#### Your instructions:
The data below holds a line containing "hold_viol 0 \" and a line containing "buffers inserted,8,2"; please quote exactly those two lines and every line between them, and nothing else.

[Dataset entries]

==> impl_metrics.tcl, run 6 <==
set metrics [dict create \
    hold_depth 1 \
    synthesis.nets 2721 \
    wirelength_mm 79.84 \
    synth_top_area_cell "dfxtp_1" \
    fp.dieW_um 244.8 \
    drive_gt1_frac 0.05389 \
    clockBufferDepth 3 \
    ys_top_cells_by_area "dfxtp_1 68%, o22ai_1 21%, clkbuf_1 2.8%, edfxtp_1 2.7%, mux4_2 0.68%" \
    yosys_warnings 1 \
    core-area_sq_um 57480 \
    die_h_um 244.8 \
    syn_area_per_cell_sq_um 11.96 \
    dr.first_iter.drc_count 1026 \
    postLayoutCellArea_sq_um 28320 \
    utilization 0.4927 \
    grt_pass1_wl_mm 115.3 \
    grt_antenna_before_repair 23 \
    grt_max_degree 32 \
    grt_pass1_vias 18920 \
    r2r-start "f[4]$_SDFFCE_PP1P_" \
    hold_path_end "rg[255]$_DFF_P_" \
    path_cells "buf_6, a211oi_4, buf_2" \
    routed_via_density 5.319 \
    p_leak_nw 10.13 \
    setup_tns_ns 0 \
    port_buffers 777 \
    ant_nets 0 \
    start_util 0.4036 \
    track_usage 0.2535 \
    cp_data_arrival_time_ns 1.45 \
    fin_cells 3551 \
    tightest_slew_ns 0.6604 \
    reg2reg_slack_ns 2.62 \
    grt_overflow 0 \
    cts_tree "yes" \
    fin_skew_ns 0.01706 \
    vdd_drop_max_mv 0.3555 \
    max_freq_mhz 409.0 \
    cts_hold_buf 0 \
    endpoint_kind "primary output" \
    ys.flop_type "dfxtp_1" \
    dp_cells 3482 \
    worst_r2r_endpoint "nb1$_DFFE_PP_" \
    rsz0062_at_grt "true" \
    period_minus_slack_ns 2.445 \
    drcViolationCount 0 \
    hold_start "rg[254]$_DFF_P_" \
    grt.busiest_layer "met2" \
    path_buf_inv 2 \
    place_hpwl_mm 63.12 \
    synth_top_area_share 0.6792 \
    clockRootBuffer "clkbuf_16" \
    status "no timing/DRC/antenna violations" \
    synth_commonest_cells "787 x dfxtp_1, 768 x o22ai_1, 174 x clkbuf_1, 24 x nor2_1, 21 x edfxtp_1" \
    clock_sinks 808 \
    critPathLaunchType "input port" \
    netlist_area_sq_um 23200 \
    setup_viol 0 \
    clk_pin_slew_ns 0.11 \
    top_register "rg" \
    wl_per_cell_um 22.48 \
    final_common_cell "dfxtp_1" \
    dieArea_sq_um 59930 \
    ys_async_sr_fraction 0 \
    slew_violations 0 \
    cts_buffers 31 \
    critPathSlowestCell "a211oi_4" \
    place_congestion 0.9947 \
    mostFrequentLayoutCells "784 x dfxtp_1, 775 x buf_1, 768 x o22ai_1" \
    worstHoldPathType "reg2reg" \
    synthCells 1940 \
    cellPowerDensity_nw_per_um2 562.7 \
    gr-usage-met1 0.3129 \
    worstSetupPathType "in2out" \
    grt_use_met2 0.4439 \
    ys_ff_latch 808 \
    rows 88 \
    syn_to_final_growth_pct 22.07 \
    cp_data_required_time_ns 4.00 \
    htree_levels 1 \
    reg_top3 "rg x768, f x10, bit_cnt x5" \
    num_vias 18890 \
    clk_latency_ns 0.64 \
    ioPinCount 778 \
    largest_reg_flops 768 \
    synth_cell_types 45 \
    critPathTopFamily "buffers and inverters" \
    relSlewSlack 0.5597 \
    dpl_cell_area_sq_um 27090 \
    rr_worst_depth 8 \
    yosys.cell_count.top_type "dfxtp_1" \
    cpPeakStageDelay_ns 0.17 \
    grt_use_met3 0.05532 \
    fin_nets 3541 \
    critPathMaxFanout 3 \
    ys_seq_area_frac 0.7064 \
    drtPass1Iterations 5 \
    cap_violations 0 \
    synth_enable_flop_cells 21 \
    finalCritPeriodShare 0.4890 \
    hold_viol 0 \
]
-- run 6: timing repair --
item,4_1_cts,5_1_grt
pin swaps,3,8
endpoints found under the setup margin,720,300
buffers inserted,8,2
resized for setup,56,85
What follows belongs to an exercise in optimizing a design on an open flow for small area; a production flow would make more cautious choices. At most, simulation tests tie the RTL to the original design; equivalence was not proved. For runs 5 and 6, only the layout was checked, not whether the RTL still works. No activity file was given, so power comes from the tool's default toggle rates.

==> flow/design.v <==
module mc32_core (
  input  wire        clk,
  input  wire        rst,           
  input  wire [31:0] prog_len,      
  output wire [31:0] imem_addr,
  input  wire [63:0] imem_rdata,
  output wire [9:0]  dmem_addr,
  output wire        dmem_we,
  output wire [31:0] dmem_wdata,
  input  wire [31:0] dmem_rdata,
  input  wire        in_valid,
  input  wire        in_eof,
  input  wire [7:0]  in_data,
  output wire        in_ready,
  output wire        out_valid,
  output wire [7:0]  out_data,
  output wire        halted,
  output wire        faulted,
  output wire [2:0]  fault_code,
  output wire [31:0] exit_code
);
  localparam NREG  = 13;
  localparam DEPTH = 16;
  localparam [2:0] F_STACK    = 3'd1;
  localparam [2:0] F_RANGE    = 3'd2;
  localparam [2:0] F_ILLEGAL  = 3'd3;
  localparam [2:0] F_FETCH    = 3'd4;
  localparam [2:0] F_CALL     = 3'd5;
  localparam [2:0] F_RET      = 3'd6;
  localparam [2:0] F_PUTBACK  = 3'd7;
  localparam [7:0] OP_MOV  = 8'h01, OP_ADD = 8'h02, OP_SUB = 8'h03, OP_AND = 8'h04,
                   OP_ORR  = 8'h05, OP_EOR = 8'h06, OP_MVN = 8'h07, OP_LSL = 8'h08,
                   OP_LSR  = 8'h09, OP_CMP = 8'h0A, OP_STR = 8'h0B, OP_LDR = 8'h0C,
                   OP_B    = 8'h10, OP_BEQ = 8'h11, OP_BNE = 8'h12, OP_BLT = 8'h13,
                   OP_BGT  = 8'h14, OP_BL  = 8'h15, OP_RET = 8'h16, OP_HALT = 8'h20;
  localparam [2:0] S_R1 = 3'd0, S_R2 = 3'd1, S_WAIT = 3'd2, S_ALIGN = 3'd3,
                   S_HALT = 3'd4, S_FAULT = 3'd5;
  localparam [2:0] W_T = 3'd0, W_SH = 3'd1, W_MEM = 3'd2, W_IN = 3'd3,
                   W_PB = 3'd4, W_ZERO = 3'd5;
  localparam [1:0] P_INC = 2'd0, P_T = 2'd1, P_RS = 2'd2;
  reg [2:0]  st;
  reg [2:0]  ph;
  reg [2:0]  fcode;
  reg        flag_n, flag_z, flag_c, flag_v;
  reg [4:0]  rs_cnt;
  reg        pb_full;
  reg        eq, gt;           
  reg [12:0] xv;               
  reg [31:0] pc;
  reg [31:0] T;
  reg [11:0] A;
  reg        hi;               
  reg        cy, zacc, ic;
  reg        l_wen;
  reg [2:0]  l_wsel;
  reg [3:0]  l_rd;
  reg        l_lsr;
  reg        l_dwe, l_oval, l_pbw, l_pbclr, l_push, l_pop, l_halt;
  reg [1:0]  l_pcsel;
  wire r1 = (st == S_R1);
  wire r2 = (st == S_R2);
  wire [63:0] w    = imem_rdata;
  wire [7:0]  opc  = w[63:56];
  wire [3:0]  rd   = w[55:52];
  wire [3:0]  rn   = w[51:48];
  wire [3:0]  rm   = w[47:44];
  wire [2:0]  z1   = w[43:41];
  wire        ibit = w[40];
  wire [7:0]  z2   = w[39:32];
  wire [31:0] imm  = w[31:0];
  wire f_dp3 = (opc == OP_ADD) || (opc == OP_SUB) || (opc == OP_AND) || (opc == OP_ORR) ||
               (opc == OP_EOR) || (opc == OP_LSL) || (opc == OP_LSR);
  wire f_dp2 = (opc == OP_MOV) || (opc == OP_MVN);
  wire f_cmp = (opc == OP_CMP);
  wire f_mem = (opc == OP_STR) || (opc == OP_LDR);
  wire f_br  = (opc >= OP_B) && (opc <= OP_BL);
  wire f_non = (opc == OP_RET) || (opc == OP_HALT);
  wire known = f_dp3 || f_dp2 || f_cmp || f_mem || f_br || f_non;
  wire illegal = !known
              || (z1 != 3'd0) || (z2 != 8'd0)
              || (!ibit && (imm != 32'd0))
              || ( ibit && (rm  != 4'd0))
              || ((f_dp2 || f_mem || f_br || f_non) && (rn != 4'd0))
              || ((f_cmp || f_br || f_non) && (rd != 4'd0))
              || (f_br && !ibit)
              || (f_non && (ibit || (rm != 4'd0)));
  wire rd_bad = (f_dp3 || f_dp2 || f_mem) && (rd >= NREG);
  wire rn_bad = (f_dp3 || f_cmp) && (rn >= NREG);
  wire rm_bad = (f_dp3 || f_dp2 || f_cmp || f_mem) && !ibit && (rm >= NREG);
  wire reg_bad = rd_bad || rn_bad || rm_bad;
  wire is_str  = (opc == OP_STR);
  wire is_ldr  = (opc == OP_LDR);
  wire is_sh   = (opc == OP_LSL) || (opc == OP_LSR);
  wire is_bl   = (opc == OP_BL);
  wire is_ret  = (opc == OP_RET);
  wire is_halt = (opc == OP_HALT);
  wire is_sub  = (opc == OP_SUB) || (opc == OP_CMP);
  reg take;
  always @(*) begin
    case (opc)
      OP_B:    take = 1'b1;
      OP_BEQ:  take = flag_z;
      OP_BNE:  take = !flag_z;
      OP_BLT:  take = (flag_n != flag_v);
      OP_BGT:  take = !flag_z && (flag_n == flag_v);
      OP_BL:   take = 1'b1;
      default: take = 1'b0;
    endcase
  end
  wire [3:0] xh [0:NREG-1];
  wire       x_wr = r2 && l_wen;
  reg  [3:0] wd;
  genvar g;
  generate
    for (g = 0; g < NREG; g = g + 1) begin : xr
      reg [31:0] q;
      always @(posedge clk)
        q <= {(x_wr && (l_rd == g)) ? wd : q[3:0], q[31:4]};
      assign xh[g] = q[3:0];
    end
  endgenerate
  function [3:0] rnib(input [3:0] sel, input [2:0] p);
    begin
      if (sel == 4'd12)
        rnib = (p == 3'd0) ? 4'hC : (p == 3'd1) ? 4'hF : (p == 3'd2) ? 4'h3 : 4'h0;
      else
        rnib = 4'h0;
    end
  endfunction
  function [3:0] xread(input [3:0] sel, input [2:0] p, input [4*NREG-1:0] h, input [NREG-1:0] v);
    begin
      xread = (sel < NREG && v[sel]) ? h[{sel, 2'b00} +: 4] : rnib(sel, p);
    end
  endfunction
  wire [4*NREG-1:0] xhf;
  generate
    for (g = 0; g < NREG; g = g + 1) begin : xf
      assign xhf[4*g +: 4] = xh[g];
    end
  endgenerate
  wire [3:0] selN = eq ? 4'd0 : (is_str ? rd : rn);
  wire [3:0] nA   = xread(selN, ph, xhf, xv);
  wire [3:0] nM   = xread(rm, ph, xhf, xv);
  wire [3:0] nImm = imm[{ph, 2'b00} +: 4];
  wire [3:0] nB   = ibit ? nImm : nM;
  wire [3:0] bx  = is_sub ? ~nB : nB;
  wire       cin = (ph == 3'd0) ? is_sub : cy;
  wire [4:0] sum = {1'b0, nA} + {1'b0, bx} + {4'd0, cin};
  reg [3:0] alu;
  always @(*) begin
    if (eq)
      alu = nA;
    else
      case (opc)
        OP_MOV, OP_B, OP_BEQ, OP_BNE, OP_BLT, OP_BGT, OP_BL: alu = nB;
        OP_ADD, OP_SUB, OP_CMP: alu = sum[3:0];
        OP_AND:  alu = nA & nB;
        OP_ORR:  alu = nA | nB;
        OP_EOR:  alu = nA ^ nB;
        OP_MVN:  alu = ~nB;
        default: alu = nA;
      endcase
  end
  wire zn    = (sum[3:0] == 4'd0);
  wire a31   = nA[3];
  wire b31   = nB[3];
  wire d31   = sum[3];
  wire range   = (A[11:10] != 2'd0) || hi || (nB != 4'd0);
  wire a_fault = !range && (A[9:0] == 10'd1021);
  wire a_in    = !range && (A[9:0] == 10'd1022);
  wire a_out   = !range && (A[9:0] == 10'd1023);
  wire a_plain = !range && (A[9:0] <= 10'd1020);
  wire ldr_wait = !eq && is_ldr && a_in && !pb_full;
  wire [4*DEPTH-1:0] rshf;
  wire [3:0] rs_top = rshf[{rs_cnt[3:0] - 4'd1, 2'b00} +: 4];
  wire       pc_sh   = (r1 && ph == 3'd7) || (r2 && ph != 3'd7);
  wire [1:0] pcsel_d = (eq || is_halt || (f_br && take)) ? P_T : is_ret ? P_RS : P_INC;
  wire [1:0] pcsel   = r1 ? pcsel_d : l_pcsel;
  wire       push    = r1 ? (!eq && is_bl) : l_push;
  wire [4:0] inc     = {1'b0, pc[3:0]} + {4'd0, r1 ? 1'b1 : ic};
  wire [3:0] pcnib   = (pcsel == P_T) ? T[7:4] : (pcsel == P_RS) ? rs_top : inc[3:0];
  generate
    for (g = 0; g < DEPTH; g = g + 1) begin : rsr
      reg [31:0] q;
      always @(posedge clk)
        q <= {(pc_sh && push && (rs_cnt[3:0] == g)) ? inc[3:0] : q[3:0], q[31:4]};
      assign rshf[4*g +: 4] = q[3:0];
    end
  endgenerate
  reg [31:0] pb;
  always @(posedge clk)
    pb <= {(r2 && l_pbw) ? T[3:0] : pb[3:0], pb[31:4]};
  wire [4:0] k     = A[4:0];
  wire       big   = hi || (A[11:5] != 7'd0);
  wire [5:0] k32   = 6'd32 - {1'b0, k};
  wire [4:0] s     = l_lsr ? k : k32[4:0];
  wire [5:0] thr   = l_lsr ? k32 : {1'b0, k};
  wire [2:0] sa    = s[4:2];
  wire [2:0] sa1   = sa + 3'd1;
  wire [7:0] win   = {T[{sa1, 2'b00} +: 4], T[{sa, 2'b00} +: 4]};
  wire [3:0] wsh   = win >> s[1:0];
  reg  [3:0] shnib;
  integer bi;
  always @(*) begin
    for (bi = 0; bi < 4; bi = bi + 1)
      shnib[bi] = !big && wsh[bi] && ((({1'b0, ph, 2'b00} + bi) < thr) == l_lsr);
  end
  wire [3:0] dnib  = dmem_rdata[{ph, 2'b00} +: 4];
  wire [3:0] innib = A[8] ? 4'hF : (ph == 3'd0) ? A[3:0] : (ph == 3'd1) ? A[7:4] : 4'h0;
  always @(*) begin
    case (l_wsel)
      W_T:     wd = T[3:0];
      W_SH:    wd = shnib;
      W_MEM:   wd = dnib;
      W_IN:    wd = innib;
      W_PB:    wd = pb[3:0];
      default: wd = 4'h0;
    endcase
  end
  assign imem_addr  = pc;
  assign dmem_addr  = A[9:0];
  assign dmem_wdata = T;
  assign dmem_we    = r2 && (ph == 3'd0) && l_dwe;
  assign out_valid  = r2 && (ph == 3'd0) && l_oval;
  assign out_data   = T[7:0];
  assign in_ready   = (r1 && (ph == 3'd7) && ldr_wait) || (st == S_WAIT);
  assign halted     = (st == S_HALT);
  assign faulted    = (st == S_FAULT);
  assign fault_code = fcode;
  assign exit_code  = pc;
  wire take_in = in_ready && in_valid;
  always @(posedge clk) begin
    T <= {r1 ? alu : T[3:0], T[31:4]};
    if (r1) begin
      cy   <= sum[4];
      zacc <= ((ph == 3'd0) ? 1'b1 : zacc) && zn;
      if (ph <= 3'd2) begin
        A  <= {nB, A[11:4]};
        hi <= 1'b0;
      end else begin
        hi <= hi || (nB != 4'd0);
      end
    end
    if (take_in)
      A[8:0] <= {in_eof, in_data};
    if (pc_sh)
      ic <= inc[4];
    if (rst)
      pc <= 32'd0;
    else if (pc_sh)
      pc <= {pcnib, pc[31:4]};
  end
  always @(posedge clk) begin
    if (rst) begin
      st      <= S_R1;
      ph      <= 3'd0;
      fcode   <= 3'd0;
      flag_n  <= 1'b0;
      flag_z  <= 1'b0;
      flag_c  <= 1'b0;
      flag_v  <= 1'b0;
      rs_cnt  <= 5'd0;
      pb_full <= 1'b0;
      eq      <= (prog_len == 32'd0);
      gt      <= 1'b0;
      xv      <= 13'd0;
    end else begin
      ph <= ph + 3'd1;
      case (st)
        S_R1: begin
          if (ph == 3'd0) begin
            if (gt) begin
              st <= S_FAULT; fcode <= F_FETCH;
            end else if (!eq) begin
              if (illegal) begin
                st <= S_FAULT; fcode <= F_ILLEGAL;
              end else if (reg_bad) begin
                st <= S_FAULT; fcode <= F_RANGE;
              end else if (is_bl && rs_cnt == DEPTH) begin
                st <= S_FAULT; fcode <= F_CALL;
              end else if (is_ret && rs_cnt == 5'd0) begin
                st <= S_FAULT; fcode <= F_RET;
              end
            end
          end
          if (ph == 3'd7) begin
            l_rd    <= rd;
            l_lsr   <= (opc == OP_LSR);
            l_pcsel <= pcsel_d;
            l_push  <= !eq && is_bl;
            l_pop   <= !eq && is_ret;
            l_halt  <= eq || is_halt;
            l_wen   <= !eq && (f_dp3 || f_dp2 || is_ldr);
            l_wsel  <= is_sh ? W_SH :
                       !is_ldr ? W_T :
                       a_plain ? W_MEM :
                       a_out   ? W_ZERO :
                       pb_full ? W_PB : W_IN;
            l_dwe   <= !eq && is_str && a_plain;
            l_oval  <= !eq && is_str && a_out;
            l_pbw   <= !eq && is_str && a_in;
            l_pbclr <= !eq && is_ldr && a_in && pb_full;
            if (!eq && f_cmp) begin
              flag_n <= d31;
              flag_z <= zacc && zn;
              flag_c <= (a31 & ~b31) | ((a31 == b31) & d31);
              flag_v <= (~a31 & b31 & d31) | (a31 & ~b31 & ~d31);
            end
            st <= S_R2;
            if (!eq && f_mem && range) begin
              st <= S_FAULT; fcode <= F_RANGE;
            end else if (!eq && f_mem && a_fault) begin
              st <= S_FAULT; fcode <= F_STACK;
            end else if (!eq && is_str && a_in && pb_full) begin
              st <= S_FAULT; fcode <= F_PUTBACK;
            end else if (ldr_wait && !in_valid) begin
              st <= S_WAIT;
            end
          end
        end
        S_WAIT: begin
          if (in_valid)
            st <= (ph == 3'd7) ? S_R2 : S_ALIGN;
        end
        S_ALIGN: begin
          if (ph == 3'd7)
            st <= S_R2;
        end
        S_R2: begin
          if (ph == 3'd0) begin
            eq <= (pc[31:28] == prog_len[3:0]);
            gt <= (pc[31:28] > prog_len[3:0]);
          end else begin
            eq <= eq && (pc[31:28] == prog_len[{ph, 2'b00} +: 4]);
            gt <= (pc[31:28] > prog_len[{ph, 2'b00} +: 4]) ||
                  ((pc[31:28] == prog_len[{ph, 2'b00} +: 4]) && gt);
          end
          if (ph == 3'd7) begin
            st <= l_halt ? S_HALT : S_R1;
            if (l_wen)
              xv[l_rd] <= 1'b1;
            if (l_push)
              rs_cnt <= rs_cnt + 5'd1;
            if (l_pop)
              rs_cnt <= rs_cnt - 5'd1;
            if (l_pbw)
              pb_full <= 1'b1;
            if (l_pbclr)
              pb_full <= 1'b0;
          end
        end
        default: ;    
      endcase
    end
  end
endmodule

#### Solution to this problem:
    hold_viol 0 \
]
-- run 6: timing repair --
item,4_1_cts,5_1_grt
pin swaps,3,8
endpoints found under the setup margin,720,300
buffers inserted,8,2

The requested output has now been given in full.